Friday, September 18th, 2009

In an insightful reaction to President Obama’s health care speech to a joint session of Congress, noted author Michael Pollan (Omnivore’s Dilemma, In Defense of Food) said something very provocative on the pages of the New York Times.  Unlike South Carolina Congressman Joe Wilson, he didn’t accuse the president of lying.  But he did make pretty clear that the health care debate thus far has ignored a very significant part of the problem: an acknowledgment that our transformation into a fast food nation is playing a huge role in making health care more costly and less accessible for all Americans.

In his Op-ed titled “Big Food vs. Big Insurance“, he writes:

Cheap food is going to be popular as long as the social and environmental costs of that food are charged to the future. There’s lots of money to be made selling fast food and then treating the diseases that fast food causes. One of the leading products of the American food industry has become patients for the American health care industry.

He’s got a very compelling point, and it becomes even more compelling if you follow the “environmental costs” thread that he mentions only in passing.

Runoff from nitrogen-based fertilizer applied to cornfields ends up creating dead zones in downstream waters that destroy fisheries that could have otherwise provided abundant and healthy sources of food (photo credit U of Wisconsin Extension)Much of federal food policy is all about subsidies for corn, both as a feed crop for fatty meats raised under inhumane conditions on “factory farms” and for use in the ubiquitous sweetener high-fructose corn syrup found in calorie-laden soda and other processed foods throughout the supermarket.  Most of the corn grown in this country requires intensive application of nutrient-rich fertilizers, especially those with nitrogen.  A lot of the fertilizer gets dumped into rivers either through excess application onto the fields or through the mishandling of manure from the animals who eat all that corn without fully digesting the nutrients.

The water pollution problems caused by our heavily-subsidized fertilizer- intensive agriculture only serve to exacerbate our reliance on cheap and unhealthy food.  The result are seasonal “dead zones“: areas in polluted waterbodies like the Gulf of Mexico where algae blooms fed by the fertilizer runoff deplete waters of oxygen that fish need to live.  So to grow corn to fuel the increasing consumption of unhealthy process foods and soda related to the explosion of costly and increasingly-common health problems like Type 2 diabetes, we’re using fertilizers that destroy the capacity of fisheries to provide alternative sources of much healthier nutrition.  A vicious cycle if ever there was one.

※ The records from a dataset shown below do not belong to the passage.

This is an optimization exercise on Yosys and OpenROAD, whose aim is small area, a short achievable clock period and few clock cycles per item, not a production implementation. Only simulation tests tie the RTL to the original design; equivalence was not proved. Power and IR drop assume default switching activity.

Setup of run A:
==> flow/design.v (excerpt) <==
module JAM (
    input CLK,
    input RST,
    output reg [2:0] W,
    output reg [2:0] J,
    input [6:0] Cost,
    output reg [3:0] MatchCount,
    output reg [9:0] MinCost,
    output reg Valid );
localparam [3:0] S_SCAN = 4'd0,   
                 S_WAIT = 4'd1,   
                 S_A0   = 4'd3,   
                 S_ADJ  = 4'd4,   
                 S_PRU  = 4'd5,   
                 S_DINI = 4'd6,   
                 S_DFS  = 4'd7,   
                 S_DONE = 4'd8;
localparam [1:0] T_NONE = 2'd0, T_SCAN = 2'd1, T_ADJ = 2'd2, T_A0 = 2'd3;
reg [3:0]  cs;
reg [1:0]  dcnt;
reg        fix;           
reg        wz;            
reg        adj_end;
reg        aug;           
reg [7:0]  wv   [0:7];    
reg [7:0]  mv   [0:7];    
reg [2:0]  way  [0:7];    
reg [2:0]  p    [0:7];    
reg [7:0]  mt;            
reg [7:0]  used;          
reg [2:0]  row;           
reg [3:0]  j0;            
reg [6:0]  dl;            
reg [9:0]  base;          
reg [7:0]  best;          
reg [2:0]  j1;            
reg [2:0]  jj;            
reg [1:0]  s1_tag;
reg [9:0]  s1_cb;         
reg [7:0]  s1_w;          
reg [7:0]  s1_corr;       
reg        s1_wb;
reg [2:0]  s1_col;
reg [1:0]  s2_tag;
reg [7:0]  s2_x;          
reg [7:0]  s2_m;
reg [2:0]  s2_col;
integer q;
function [3:0] next_free;
  input [7:0] u;
  input [3:0] from;
  integer n;
  begin
    next_free = 4'd8;
    for (n = 7; n >= 0; n = n - 1)
      if (!u[n] && n >= from) next_free = n;
  end
endfunction
function [2:0] lowest;
  input [7:0] m;
  integer n;
  begin
    lowest = 3'd0;
    for (n = 7; n >= 0; n = n - 1)
      if (m[n]) lowest = n;
  end
endfunction
function [3:0] nf_next;
  input [7:0] m;
  input [2:0] a;
  integer n;
  begin
  ...
Settings: LEC_CHECK=0, CAP_MARGIN=20, CORE_MARGIN=2, CORE_UTILIZATION=40, CTS_CLUSTER_DIAMETER=100, CTS_CLUSTER_SIZE=30, SLEW_MARGIN=20; clock period 4.0 ns.
run.sh (not shown) runs the stock make flow with config.mk's settings and CLKGATE_MAP_FILE= SYNTH_SCRIPT=/design/flow/synth_recipe.tcl, a recipe that flattens the netlist after the stock synthesis.
Testbench counts of run A, summed over its fixed seeds: cycles 4,571, tables 18.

Self-defeating food policies that poison and destroy fisheries aren’t the only link to rising health care costs.  As CLF reported in our “Conservation Matters” article on mercury pollution, “there is a high correlation between children with mental retardation, cerebral palsy, and other neurological disorders and mothers who have ingested high amounts of methylmercury from poisoned fish and water.”  To prevent these costly, life-long health conditions Northeastern states warn pregnant women and young children not to eat freshwater fish from the over “10,000 lakes, ponds, and reservoirs, as well as more than 46,000 miles of river deemed too toxic for fish consumption.” The pollution comes from coal-fired power plants whose owners refuse to sacrifice a small part of their enormous profits to install readily-available mercury pollution controls. CLF is continuing to fight for tougher mercury standards in hopes that New England’s freshwater fisheries–a historical source of great sustenance for our region’s people–will once again provide safe, nutritious food rather than potential health hazards.

There’s no doubt that health insurance reform is desperately needed, but to succeed in controlling costs and making us healthier it must accompanied by reforms to our food and environmental policies.